The sense of belonging is continually interrupted by losses in Meredith’s life: her father leaves home, her mother throws her out, Meredith abandons her baby, church and school and community shun her. Meredith talks of her wanderings in Europe as a search for disconnection and perfect detachment, and says, “My baby is shaped like this hole in me.” Paul says, “I am an alien. I belonged to no one.” Yet comfort is found in imperfect reunions and in basic biological facts, the sharing of cells and minerals. Meredith finally concludes, “I will return home, part of the world.” What is home, and what does it mean to belong?

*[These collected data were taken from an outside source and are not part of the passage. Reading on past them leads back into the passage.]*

This is an optimization exercise on Yosys and OpenROAD, whose aim is small area and few clock cycles per item, not a production implementation. RTL that was checked went through simulation tests only; none was proved equivalent to the original. Only the layout flow was run in run 2; the RTL was not checked for function there.

## flow/design.v (module list and top-level ports; edited modules follow where they fit)
// module dsp_mac_pipe: 1019 lines
module dsp_mac_pipe (
  input  logic               CLK,
  input  logic               RSTN,
  input  logic               IN_VALID,
  output logic               IN_READY,
  input  logic signed [17:0] A,
  input  logic signed [17:0] B,
  input  logic signed [17:0] D,
  input  logic signed [47:0] C,
  input  logic [3:0]         OPMODE,
  output logic               OUT_VALID,
  input  logic               OUT_READY,
  output logic signed [47:0] P,
  output logic               CARRYOUT,
  output logic               OVERFLOW
);
  // ...
==> flow/flow/run.sh <==
#!/bin/bash
# The standard ORFS layout (the standard.sh), with these changes:
# - the port buffers that global placement inserts on every input and output
#   are sky130_fd_sc_hd__buf_1 instead of the tool's default pick; timing
#   repair still resizes any of them that need more drive;
# - Yosys's synth runs without its early "abc -fast" pass, so the full adders
#   that ORFS extracts keep the polarity the RTL writes them in (the final ABC
#   mapping and everything else are unchanged);
# - clock tree synthesis uses smaller clock buffers, larger sink clusters and
#   no dummy loads.
set -euo pipefail
bash standard.sh "BUFFER_PORTS_ARGS=-buffer_cell sky130_fd_sc_hd__buf_1" "SYNTH_ARGS=-noabc" \
  "CTS_ARGS=-sink_clustering_enable -repair_clock_nets -buf_list {sky130_fd_sc_hd__clkbuf_4 sky130_fd_sc_hd__clkbuf_8} -sink_clustering_size 30 -sink_clustering_max_diameter 100 -dont_use_dummy_load" \
  finish > standard.log 2>&1
==> flow/standard.sh <==
#!/bin/bash
# synth_recipe.tcl (not shown) runs the flow's synth.tcl, then flattens the netlist and writes it again
# the make line also repeats each setting of config.mk as NAME=value (left out here)
make -C /OpenROAD-flow-scripts/flow DESIGN_CONFIG=/design/flow/config.mk WORK_HOME=/design/flow/orfs CLKGATE_MAP_FILE= SYNTH_SCRIPT=/design/flow/synth_recipe.tcl "${@:-finish}"
==> flow/config.mk <==
export PLATFORM = sky130hd
export DESIGN_NAME = dsp_mac_pipe
export DESIGN_NICKNAME = dsp_mac_pipe
export VERILOG_FILES = /design/flow/design.v
export SDC_FILE = /design/flow/constraint.sdc
export NUM_CORES = 4
export LEC_CHECK = 0
export CAP_MARGIN = 20
export CORE_MARGIN = 2
export CORE_UTILIZATION = 40
export SLEW_MARGIN = 20
==> flow/constraint.sdc <==
create_clock -name core_clock -period 7.0 [get_ports {CLK}]
set_input_delay 1.4000 -clock core_clock [delete_from_list [all_inputs] [get_ports {CLK}]]
set_output_delay 1.4000 -clock core_clock [all_outputs]
set_load 0.01 [all_outputs]
==> impl_metrics.tcl, run 1 <==
set metrics [dict create \
    status "no timing/DRC/antenna violations" \
    mostFrequentLayoutCells "208 x xnor2_1, 169 x fa_1, 161 x buf_1" \
    drv_cap 0 \
    coreArea_um2 37800 \
    wl_met2_um 19200 \
    numPortBuffers 161 \
    finalSetupViolCount 0 \
    largestRegisters "c1_q (48), r_q (48), pre1_q (19)" \
    hold_end "cnt_q[3]$_DFFE_PN0P_" \
    fmax_mhz 148 \
    hold_depth 1 \
    finClkSkew_ns 0.0344 \
    top_layer "met4" \
    netlist_top_cells_area "edfxtp_1 27%, fa_1 22%, xnor2_1 12%" \
    fp-row-count 71 \
    nClkBuffers 17 \
    initial_utilization_pct 40.8 \
    path_delay_family "adder cells" \
    synthSimpleGateAreaFrac_pct 7.44 \
    synth_top_area_share_pct 26.7 \
    synth_ff_type "edfxtp_1" \
    die_w_um 200 \
    top_usage_layer "met2" \
    drive_gt1_share_pct 10.3 \
    dieArea_um2 40200 \
    grt_util_met3_pct 3.57 \
    dpl_worst_slack_ns 0.0699 \
    place_area_um2 16900 \
    fin_setup_tns_ns 0 \
    hold_buffers 0 \
    yosysTopAreaCell "edfxtp_1" \
    clock_sinks 143 \
    ys_warn_count 1 \
]
Testbench counts, summed over its fixed seeds: cycles 32,062, items 32,046.
==> run 2, diff against run 1 <==
--- a/flow/design.v
+++ b/flow/design.v
@@ -153,18 +153,18 @@
   end
   logic [18:0] pre;
   logic [18:0] a_ext;
   logic [8:0]  one, two, neg;
   assign pre   = pre1_q;
   assign a_ext = {a1_q, 1'b0};
   always_comb begin
     for (int i = 0; i < 9; i++) begin
-      one[i] = v1_q & (a_ext[2*i+1] ^ a_ext[2*i]);
-      two[i] = v1_q & ((a_ext[2*i+2] & ~a_ext[2*i+1] & ~a_ext[2*i]) |
+      one[i] = a_ext[2*i+1] ^ a_ext[2*i];
+      two[i] = ((a_ext[2*i+2] & ~a_ext[2*i+1] & ~a_ext[2*i]) |
                        (~a_ext[2*i+2] & a_ext[2*i+1] & a_ext[2*i]));
       neg[i] = v1_q & (a_ext[2*i+2] ^ op1_q[1]);
     end
   end
   logic [19:0] pre2, pre1;
   assign pre1 = {pre[18], pre};
   assign pre2 = {pre, 1'b0};
   logic [19:0] y0, y1, y2, y3, y4, y5, y6, y7, y8;
==> impl_metrics.tcl, run 2 <==
set metrics [dict create \
    ys_seq_area_share_pct 28.1 \
    clock_sinks 143 \
    io_pins 162 \
    clock_latency_ns 0.50 \
    final_antenna_net_count 0 \
    status "no timing/DRC/antenna violations" \
    mostFrequentLayoutCells "206 x xnor2_1, 169 x fa_1, 161 x buf_1" \
    numCtsBuffers 17 \
    routed_wl_um 40500 \
    grt_antenna_before_repair 0 \
    yosysMostFrequentCell "xnor2_1" \
    fp.dieH_um 199 \
    finClkSkew_ns 0.0318 \
    fmax_mhz 151 \
    grtUsageTotal_pct 21.4 \
    wl_per_cell_um 20.2 \
    finalSetupViolCount 0 \
    syn_inst 1343 \
    multi_input_area_um2 10300 \
    drv_cap 0 \
    hold_ws_ns 0.572 \
    num_antenna_cells 0 \
    hold_buffers 0 \
    nets 1872 \
    postLayoutCellArea_um2 16900 \
    drive_gt1_share_pct 9.04 \
    clkTransAtPathRegs_ns 0.08 \
    netlist_top_cells_area "edfxtp_1 27%, fa_1 22%, xnor2_1 12%" \
    dr.pass1.iters 5 \
    cp-start-kind "flip-flop" \
    drc 0 \
    yosysTopAreaCell "edfxtp_1" \
    period_share_pct 94.5 \
    grt_pass1_vias 11300 \
    area_growth_pct 11.2 \
    tightest_slew_ns 0.832 \
    crit_required_ns 7.36 \
    place_area_um2 16600 \
    dp_hpwl_um 32200 \
    setup_slack_ns 0.388 \
    cts_tree "done" \
    final_util_pct 45.0 \
    syn-num-nets 1719 \
    synth_ff_type "edfxtp_1" \
    synthTopCellsByCount "206 x xnor2_1, 169 x fa_1, 145 x a22oi_1" \
    coreArea_um2 37500 \
    grt_first_pass_wirelength_um 63600 \
    clock-root-buffer "clkbuf_8" \
    seq_area_um2 4260 \
    ys_warn_count 1 \
    reg2reg_slack_ns 0.39 \
    relSlewSlack_pct 44.5 \
    cp.arrival_ns 6.97 \
    grt-ovfl-total 0 \
    clockBufferDepth 2 \
    drtIter0Drc 813 \
    numPortBuffers 161 \
    ys_ff_latch 143 \
    fillerInstances 3583 \
    initial_utilization_pct 40.4 \
    htree_levels 4 \
    dieArea_um2 39500 \
    final_common_cell "xnor2_1" \
    dpl_worst_slack_ns 0.267 \
    synth_top_area_share_pct 27.2 \
    min_path_type "reg -> reg" \
    hold_viol_final 0 \
    yosysUniqueCellTypes 56 \
    cp_max_fo 18 \
    slew_viol_final 0 \
    die_w_um 199 \
    grt_start_max_net_pins 56 \
    largestRegisters "c1_q (48), r_q (48), pre1_q (19)" \
    end_kind "flip-flop" \
    place.gp.congestion 0.931 \
    synth_edf_count 137 \
    period_needed_ns 6.61 \
    synthArstFlopShare_pct 4.20 \
    vias 11000 \
    worst-setup-path-type "reg -> reg" \
    syn_area_um2 15200 \
    fp-row-count 71 \
    syn_area_per_cell_um2 11.3 \
    viasPerCell 5.47 \
]
run 2: area by class of cell:
class | count | share of cell area (%)
multi-input combinational | 1046 | 61.3
sequential | 143 | 25.3
timing repair buffer | 230 | 6.96
tap | 511 | 3.79
clock buffer | 17 | 1.39
inverter | 58 | 1.29
run 2: logic make-up after synthesis:
logic type	share of synthesized area (%)
adder cells (fa/ha/maj)	30.3
XOR/XNOR	15.3
flip-flops	28.1
multiplexers	3.39
AND/OR/NAND/NOR	5.76
buffers and inverters	3.88
AO/OA/AOI/OAI	13.2
run 2: repair_timing:
action	CTS	global route
buffers inserted	0	2
setup endpoints to repair	0	9
gates resized for setup	0	3
run 2: per-stage QoR:
stage          cells  TNS [ns]
3_3_place_gp    1986         0
2_1_floorplan   1343         0
5_1_grt         2005  -0.00297
3_5_place_dp    1986         0
6_report        2005         0
4_1_cts         2003         0
run 2: path summary, 6_finish.rpt:
| path | start | to | depth (start not counted) |
|---|---|---|---|
| max in group asynchronous | RSTN | cnt_q[2]$_DFFE_PN0P_ | 1 |
| hold / removal | cnt_q[2]$_DFFE_PN0P_ | cnt_q[2]$_DFFE_PN0P_ | 1 |
| hold reg to reg | cnt_q[2]$_DFFE_PN0P_ | cnt_q[2]$_DFFE_PN0P_ | 1 |
| setup reg to reg | a1_q[11]$_DFFE_PP_ | r_q[44]$_DFFE_PP_ | 21 |
| setup / recovery | a1_q[11]$_DFFE_PP_ | r_q[44]$_DFFE_PP_ | 21 |
| min in group asynchronous | RSTN | v1_q$_DFFE_PN0P_ | 1 |
run 2: worst max-delay path, stage by stage, from the launching register on:
cell and delay, ns:
edfxtp_1 0.54, nand2b_1 0.21, o21ai_1 0.21, buf_12 0.19, a22oi_1 0.13, xnor2_1 0.18
fa_1 0.43, fa_1 0.44, fa_1 0.43, fa_1 0.51, fa_1 0.41, fa_1 0.47
ha_1 0.37, nand2_1 0.06, o21ai_0 0.33, a221oi_2 0.13, nor2b_1 0.32, nor2_1 0.14
o21bai_4 0.26, a21oi_4 0.12, or4b_1 0.51, nand3_1 0.09
run 2: routing by layer:
metal	GRT usage, %	part of all wire (%)	up-vias
met4	6.30	2.0	0
met5	0	0	-
li1	-	-	5001
met3	2.98	5.5	43
met2	36.6	49	396
met1	28.2	43	5525

-- port drivers added, routing unchanged --
The flow's constraints put no driver on any port. The routed layouts listed below were extracted and timed again, unchanged, in two steps.
Step 1 assumes that a clkbuf_16 drives the clock port and a buf_2 every other input.
Step 2 times the ports against the registers' clock, not the clock port: input delays grow and output delays shrink by t, the midpoint of the rising clock arrivals with the driver on.
Slacks: no drivers / after step 1 / after step 2; pairs: no drivers / after step 1.
| run | t (ns) | setup WS [ns] | latest minus earliest clock arrival (ns) |
|---|---|---|---|
| run 1 | 0.564 | 0.231 / 0.231 / 0.231 | 0.034 / 0.035 |
| run 2 | 0.529 | 0.388 / 0.388 / 0.388 | 0.032 / 0.032 |
After both steps every run listed still meets setup and hold.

In the first chapter, Meredith reads The Heart is a Lonely Hunter. Meredith’s father and Catherine seem to find love in each other. Meredith’s mother looks for love in many places. Meredith begs Erik, “Say it.” Paul says, “My mother loving me is what saved my life,” yet Meredith and Ruth “both understand that love is not enough.” Chapter Thirteen ends with the words, “We love each other. We need each other. That is our only map.” How is love a map? Is love a map in your life?

Why were other misfits tolerated, but not the pregnant girl? As young people, Paul stands up to Armi, but Meredith didn’t stand up to her father or to her mother. Do you think this has anything to do with gender roles? Are middle-aged women invisible? Is Meredith invisible?

We meet many mothers in Without a Map: Meredith’s mother, Meredith, Catherine, Ruth, the girl who comes to the photocopy shop, the women in the desert. What does Without a Map say about being a mother?

Meredith’s mother told her, “Don’t drag us down.” Armi told Paul, “Don’t get above your upbringing.” The fishermen don’t consider Erik as belonging because he is not of their class. Does Meredith’s sense of dislocation have anything to do with class?

Does forgiveness always require words? Is anything lacking in the forgiveness Meredith and her mother offer each other? What about Meredith and her father, Meredith and Paul, Ruth and Paul and Armi?

The latter chapters refer often to death: the death of Meredith’s mother, of Ruth, of William, the impending death of Meredith’s father. Do you think thoughts about death contribute in any way to the sense of calm that pervades the last chapter?